Select from the records below every line that has the word "default" in it.

▶

**src/rtl/mem_pkg.sv**
```systemverilog
// mem_pkg: constants and types shared by the count memory, its write side
// and the read-side controller (mem_reader).
//   MEM_WIDTH  - width of one stored count
//   MEM_DEPTH  - number of entries the memory holds
//   rd_state_t - read controller states
package mem_pkg;

  localparam int MEM_WIDTH = 12;
  localparam int MEM_DEPTH = 8;

  typedef enum logic [1:0] {
    IDLE  = 2'd0,
    READ  = 2'd1,
    LATCH = 2'd2
  } rd_state_t;

endpackage

```
**src/rtl/mem_reader_occ_counter.sv**
```systemverilog
// occ_counter: saturating up/down occupancy counter.
// Ports:
//   clk, rst  - clock, synchronous active-high reset
//   inc       - add one entry (ignored when already at DEPTH)
//   dec       - remove one entry (ignored when already at zero)
//   count     - registered entry count, 0..DEPTH
//   empty     - registered, count == 0
//   full      - registered, count == DEPTH
module occ_counter #(
  parameter int DEPTH = 8
) (
  input  logic                       clk,
  input  logic                       rst,
  input  logic                       inc,
  input  logic                       dec,
  output logic [$clog2(DEPTH+1)-1:0] count,
  output logic                       empty,
  output logic                       full
);

  localparam int CW = $clog2(DEPTH + 1);

  logic [CW-1:0] count_reg;
  logic [CW-1:0] count_next;
  logic          empty_reg;
  logic          full_reg;

  // inc and dec together cancel; each direction saturates at its bound.
  always_comb begin
    count_next = count_reg;
    if (inc && !dec && !full_reg) begin
      count_next = count_reg + 1'b1;
    end else if (dec && !inc && !empty_reg) begin
      count_next = count_reg - 1'b1;
    end
  end

  // Flags are registered from count_next so they line up with count.
  always_ff @(posedge clk) begin
    if (rst) begin
      count_reg <= '0;
      empty_reg <= 1'b1;
      full_reg  <= 1'b0;
    end else begin
      count_reg <= count_next;
      empty_reg <= (count_next == '0);
      full_reg  <= (count_next == CW'(DEPTH));
    end
  end

  assign count = count_reg;
  assign empty = empty_reg;
  assign full  = full_reg;

endmodule

```
**src/rtl/mem_reader.sv**
```systemverilog
// mem_reader: read-side controller for the count memory. On a show request
// (with entries stored) it issues a one-cycle mem_read strobe, then captures
// the returned word into a held display register. Entries are counted by
// watching the write side's mem_write strobe.
// Ports:
//   clk, rst    - clock, synchronous active-high reset
//   mem_write   - write strobe into the memory (observed only)
//   mem_out     - memory read data, valid the cycle after mem_read
//   show        - request next stored entry (acted on only in IDLE)
//   mem_read    - one-cycle read strobe per accepted request
//   disp        - last captured entry
//   disp_valid  - an entry has been captured since reset
//   occ, empty  - current entry count and count == 0
//   busy        - read in progress (READ or LATCH)
//   underflow   - one-cycle pulse when show arrives with nothing stored
module mem_reader
  import mem_pkg::*;
#(
  parameter int WIDTH = MEM_WIDTH,
  parameter int DEPTH = MEM_DEPTH
) (
  input  logic                       clk,
  input  logic                       rst,
  input  logic                       mem_write,
  input  logic [WIDTH-1:0]           mem_out,
  input  logic                       show,
  output logic                       mem_read,
  output logic [WIDTH-1:0]           disp,
  output logic                       disp_valid,
  output logic [$clog2(DEPTH+1)-1:0] occ,
  output logic                       empty,
  output logic                       busy,
  output logic                       underflow
);

  rd_state_t        state_reg;
  rd_state_t        state_next;
  logic             mem_read_reg;
  logic             busy_reg;
  logic             underflow_reg;
  logic             underflow_next;
  logic [WIDTH-1:0] disp_reg;
  logic             disp_valid_reg;

  // The strobe being sampled is exactly the cycle the memory pops an entry.
  occ_counter #(
    .DEPTH(DEPTH)
  ) u_occ (
    .clk  (clk),
    .rst  (rst),
    .inc  (mem_write),
    .dec  (mem_read_reg),
    .count(occ),
    .empty(empty),
    .full ()
  );

  always_comb begin
    state_next     = state_reg;
    underflow_next = 1'b0;
    case (state_reg)
      IDLE: begin
        if (show && !empty) begin
          state_next = READ;
        end else if (show) begin
          underflow_next = 1'b1;
        end
      end
      READ:    state_next = LATCH;
      LATCH:   state_next = IDLE;
      default: state_next = IDLE;
    endcase
  end

  // Strobe and busy are registered from the next state so they are true
  // flops that still coincide with the READ / READ+LATCH cycles.
  always_ff @(posedge clk) begin
    if (rst) begin
      state_reg      <= IDLE;
      mem_read_reg   <= 1'b0;
      busy_reg       <= 1'b0;
      underflow_reg  <= 1'b0;
      disp_reg       <= '0;
      disp_valid_reg <= 1'b0;
    end else begin
      state_reg     <= state_next;
      mem_read_reg  <= (state_next == READ);
      busy_reg      <= (state_next != IDLE);
      underflow_reg <= underflow_next;
      if (state_reg == LATCH) begin
        disp_reg       <= mem_out;
        disp_valid_reg <= 1'b1;
      end
    end
  end

  assign mem_read   = mem_read_reg;
  assign busy       = busy_reg;
  assign underflow  = underflow_reg;
  assign disp       = disp_reg;
  assign disp_valid = disp_valid_reg;

endmodule

```
File: src/rtl/mvau_weight_stream_ctrl.sv
// MVAU weight memory address sequencer with a 2-entry skid buffer on the output stream.
// Define MVAU_WSTREAM_STALL_CNT_EN to add the stall_cnt backpressure counter port.
`timescale 1ns/1ps
module mvau_weight_stream_ctrl #(
    parameter int SIMD         = 2,
    parameter int TW           = 1,
    parameter int WMEM_DEPTH   = 4,
    parameter int WMEM_ADDR_BW = 4,
    parameter int NUM_REPS     = 2,
    parameter int REP_BW       = 16
) (
    input  logic                    aclk,
    input  logic                    aresetn,
    input  logic                    start,
    output logic                    busy,
    output logic                    done,
    output logic [WMEM_ADDR_BW-1:0] wmem_addr,
    input  logic [SIMD*TW-1:0]      wmem_data,
    output logic [SIMD*TW-1:0]      wgt_out,
    output logic                    wgt_v,
    input  logic                    wgt_rdy
`ifdef MVAU_WSTREAM_STALL_CNT_EN
    ,
    output logic [31:0]             stall_cnt
`endif
);

    localparam logic [1:0] S_IDLE  = 2'd0;
    localparam logic [1:0] S_RUN   = 2'd1;
    localparam logic [1:0] S_DRAIN = 2'd2;

    localparam logic [WMEM_ADDR_BW-1:0] ADDR_LAST = WMEM_ADDR_BW'(WMEM_DEPTH - 1);
    localparam logic [REP_BW-1:0]       REP_LAST  = REP_BW'(NUM_REPS - 1);

    logic [1:0]         state;
    logic [REP_BW-1:0]  rep;
    logic               inflight;
    logic [1:0]         occ;
    logic [SIMD*TW-1:0] tail_q;

    logic       pop;
    logic       push;
    logic [2:0] slots;
    logic       rd_en;
    logic       addr_wrap;
    logic       last_issue;
    logic       drain_done;

    assign wgt_v = (occ != 2'd0);
    assign pop   = wgt_v && wgt_rdy;
    assign push  = inflight;
    assign busy  = (state != S_IDLE);

    // Buffer slots already claimed: stored words plus the read still in the ROM pipe.
    assign slots = {1'b0, occ} + {2'b00, inflight};
    assign rd_en = (state == S_RUN) &&
                   ((slots < 3'd2) || (pop && (slots == 3'd2)));

    assign addr_wrap  = (wmem_addr == ADDR_LAST);
    assign last_issue = rd_en && addr_wrap && (rep == REP_LAST);
    assign drain_done = (state == S_DRAIN) && !inflight &&
                        ((occ == 2'd0) || ((occ == 2'd1) && pop));

    always_ff @(posedge aclk or negedge aresetn) begin
        if (!aresetn) begin
            state <= S_IDLE;
            done  <= 1'b0;
        end else begin
            done <= 1'b0;
            unique case (state)
                S_IDLE:  if (start) state <= S_RUN;
                S_RUN:   if (last_issue) state <= S_DRAIN;
                S_DRAIN: begin
                    if (drain_done) begin
                        state <= S_IDLE;
                        done  <= 1'b1;
                    end
                end
                default: state <= S_IDLE;
            endcase
        end
    end

    always_ff @(posedge aclk or negedge aresetn) begin
        if (!aresetn) begin
            wmem_addr <= '0;
            rep       <= '0;
            inflight  <= 1'b0;
        end else begin
            inflight <= rd_en;
            if (rd_en) begin
                if (addr_wrap) begin
                    wmem_addr <= '0;
                    rep       <= (rep == REP_LAST) ? '0 : rep + 1'b1;
                end else begin
                    wmem_addr <= wmem_addr + 1'b1;
                end
            end
        end
    end

    // The issue rule keeps slots <= 2, so a push never lands on a full buffer.
    always_ff @(posedge aclk or negedge aresetn) begin
        if (!aresetn) begin
            occ     <= 2'd0;
            wgt_out <= '0;
            tail_q  <= '0;
        end else begin
            case ({push, pop})
                2'b10: begin
                    if (occ == 2'd0) wgt_out <= wmem_data;
                    else             tail_q  <= wmem_data;
                    occ <= occ + 2'd1;
                end
                2'b01: begin
                    wgt_out <= tail_q;
                    occ     <= occ - 2'd1;
                end
                2'b11: begin
                    if (occ == 2'd1) begin
                        wgt_out <= wmem_data;
                    end else begin
                        wgt_out <= tail_q;
                        tail_q  <= wmem_data;
                    end
                end
                default: ;
            endcase
        end
    end

`ifdef MVAU_WSTREAM_STALL_CNT_EN
    always_ff @(posedge aclk or negedge aresetn) begin
        if (!aresetn) begin
            stall_cnt <= '0;
        end else if ((state == S_IDLE) && start) begin
            stall_cnt <= '0;
        end else if (busy && wgt_v && !wgt_rdy && (stall_cnt != 32'hFFFF_FFFF)) begin
            stall_cnt <= stall_cnt + 32'd1;
        end
    end
`endif

endmodule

◀

## ANSWER SECTION
      default: state_next = IDLE;
                default: state <= S_IDLE;
                default: ;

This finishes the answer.